Personally, I was most inspired by the work of Doreen Massey. Her perspective on place and space is a relational one, as she describes places as ‘temporary constellations’ or ‘bundles of space-time trajectories’. In one of her articles, she connects this relational perspective to ‘geographies of responsibility’ and shows how the ‘global’ is embedded locally as well. Taking the example of the City of London, i.e. it’s financial district, she argues against generalised understandings of the local as a product of the global, and demonstrates that indeed much of what we call ‘the global’ stems from local areas, such as the City of London. This leads her to plea for alternative globalisations, based on ‘a challenge of place’. I think, Massey’s perspective can prove meaningful for anyone studying ‘place’, whether it be in urban or rural settings.

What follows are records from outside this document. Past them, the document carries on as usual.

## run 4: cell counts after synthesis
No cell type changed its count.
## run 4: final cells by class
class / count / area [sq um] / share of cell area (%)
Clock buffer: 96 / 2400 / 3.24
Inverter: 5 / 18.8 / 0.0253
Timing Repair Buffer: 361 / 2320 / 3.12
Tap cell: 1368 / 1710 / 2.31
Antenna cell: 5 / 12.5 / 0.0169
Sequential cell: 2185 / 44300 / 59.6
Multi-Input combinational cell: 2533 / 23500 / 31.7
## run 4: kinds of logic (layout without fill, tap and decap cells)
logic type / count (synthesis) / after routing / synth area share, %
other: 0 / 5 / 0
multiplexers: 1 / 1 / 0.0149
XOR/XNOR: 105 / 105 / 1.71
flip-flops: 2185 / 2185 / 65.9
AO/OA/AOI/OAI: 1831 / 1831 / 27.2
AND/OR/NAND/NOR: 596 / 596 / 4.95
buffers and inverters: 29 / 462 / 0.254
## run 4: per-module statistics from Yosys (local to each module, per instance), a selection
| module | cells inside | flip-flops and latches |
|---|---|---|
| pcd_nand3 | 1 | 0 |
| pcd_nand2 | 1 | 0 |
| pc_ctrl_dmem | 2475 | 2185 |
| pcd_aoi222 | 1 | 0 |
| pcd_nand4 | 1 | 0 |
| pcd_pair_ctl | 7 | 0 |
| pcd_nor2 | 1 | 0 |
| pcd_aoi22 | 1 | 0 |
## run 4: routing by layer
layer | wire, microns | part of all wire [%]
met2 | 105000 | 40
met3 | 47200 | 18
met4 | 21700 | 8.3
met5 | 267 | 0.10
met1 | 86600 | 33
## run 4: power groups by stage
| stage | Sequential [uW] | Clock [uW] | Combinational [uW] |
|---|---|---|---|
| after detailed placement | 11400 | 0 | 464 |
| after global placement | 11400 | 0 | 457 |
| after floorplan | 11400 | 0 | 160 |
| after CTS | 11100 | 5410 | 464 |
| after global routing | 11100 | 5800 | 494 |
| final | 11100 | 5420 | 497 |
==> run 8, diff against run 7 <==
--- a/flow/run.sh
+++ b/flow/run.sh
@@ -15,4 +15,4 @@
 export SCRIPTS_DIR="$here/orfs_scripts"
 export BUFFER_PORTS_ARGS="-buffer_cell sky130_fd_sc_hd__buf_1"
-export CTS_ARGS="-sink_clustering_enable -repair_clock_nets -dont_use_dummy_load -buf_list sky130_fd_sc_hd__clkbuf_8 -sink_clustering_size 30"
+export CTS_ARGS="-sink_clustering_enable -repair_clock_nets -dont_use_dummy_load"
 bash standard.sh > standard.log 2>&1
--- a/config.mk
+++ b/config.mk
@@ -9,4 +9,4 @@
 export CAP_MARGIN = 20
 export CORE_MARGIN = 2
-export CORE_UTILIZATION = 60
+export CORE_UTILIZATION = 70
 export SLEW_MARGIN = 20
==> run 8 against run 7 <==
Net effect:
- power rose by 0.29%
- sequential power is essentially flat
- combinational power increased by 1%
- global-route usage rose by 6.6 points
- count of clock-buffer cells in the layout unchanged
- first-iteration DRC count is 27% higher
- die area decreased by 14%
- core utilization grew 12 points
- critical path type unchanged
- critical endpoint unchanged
Source: an optimization exercise on an open RTL-to-GDS flow (aim: small area). Production flows keep margins and buffers that such runs may drop.

==> exp/amber <==
==> flow/design.v <==
package avalon_flit_bridge_mc_pkg;
  localparam logic [2:0] REG_STATUS  = 3'd0;
  localparam logic [2:0] REG_TX_DATA = 3'd1;
  localparam logic [2:0] REG_RX_DATA = 3'd2;
  localparam logic [2:0] REG_IRQ_EN  = 3'd3;
  localparam logic [2:0] REG_CH_SEL  = 3'd4;
  localparam logic [2:0] REG_COUNT   = 3'd5;
  localparam logic [2:0] REG_DROPS   = 3'd6;
  localparam logic [2:0] REG_CLEAR   = 3'd7;
  localparam int STAT_RX_NE_LSB = 0;
  localparam int STAT_TX_NF_LSB = 8;
  localparam int STAT_UNDERFLOW = 16;
  localparam int STAT_OVERFLOW  = 17;
  localparam int CLEAR_STICKY_BIT = 0;
  localparam int CLEAR_FLUSH_BIT  = 1;
  localparam logic [15:0] DROPS_MAX = 16'hFFFF;
endpackage
module flit_fifo #(
  parameter int W       = 32,
  parameter int DEPTH   = 8,
  parameter bit KEEP_WR = 1'b0
) (
  input  logic                     CLK,
  input  logic                     RST,
  input  logic                     enq,
  input  logic [W-1:0]             enq_data,
  input  logic                     deq,
  input  logic                     flush,
  input  logic [DEPTH-1:0]         wr_oh_ext,
  output logic [DEPTH*W-1:0]       mem_flat,
  output logic [DEPTH-1:0]         rd_oh,
  output logic [$clog2(DEPTH)-1:0] ptr,
  output logic                     full,
  output logic                     empty,
  output logic [$clog2(DEPTH):0]   count
);
  localparam int AW = $clog2(DEPTH);
  logic [W-1:0]     mem [DEPTH];
  logic [AW-1:0]    ptr_q;    
  logic [AW:0]      cnt;
  logic [DEPTH-1:0] wr_oh;
  logic             do_enq;
  logic             do_deq;
  assign empty = (cnt == '0);
  assign full  = cnt[AW];
  assign count = cnt;
  assign ptr   = ptr_q;
  assign do_deq = deq && !empty && !flush;
  assign do_enq = enq && (!full || do_deq) && !flush;
  always_comb begin
    for (int k = 0; k < DEPTH; k++) begin
      rd_oh[k] = !KEEP_WR && (ptr_q == AW'(k));
      wr_oh[k] = KEEP_WR ? (ptr_q == AW'(k)) : wr_oh_ext[k];
      mem_flat[k*W +: W] = mem[k];
    end
  end
  always_ff @(posedge CLK or posedge RST) begin
    if (RST) begin
      cnt <= '0;
    end else if (flush) begin
      cnt <= '0;
    end else begin
      if (do_enq && !do_deq)      cnt <= cnt + (AW+1)'(1);
      else if (!do_enq && do_deq) cnt <= cnt - (AW+1)'(1);
    end
  end
  always_ff @(posedge CLK) begin
    if (KEEP_WR ? do_enq : do_deq) ptr_q <= ptr_q + AW'(1);
  end
  always_ff @(posedge CLK) begin
    for (int k = 0; k < DEPTH; k++)
      if (do_enq && wr_oh[k]) mem[k] <= enq_data;
  end
endmodule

For the final essay, ‘Growing community? Urban agriculture in the context of place-based urban development’ of the course, I discussed the ‘politics of place-making’ in a case of urban farming. By drawing on the example of an neighbourhood-based urban agriculture project, I showed how the different perspectives on place, as employed by various actors involved, creates a dynamic fields of interests regarding the ability of UA to address urban issues, and to achieve sustainable community development. Based on this short analysis, I argued for the need of a relational perspective on place, taking into account place-frames and positionality of actors, in (future) cases of neighbourhood-based urban farming.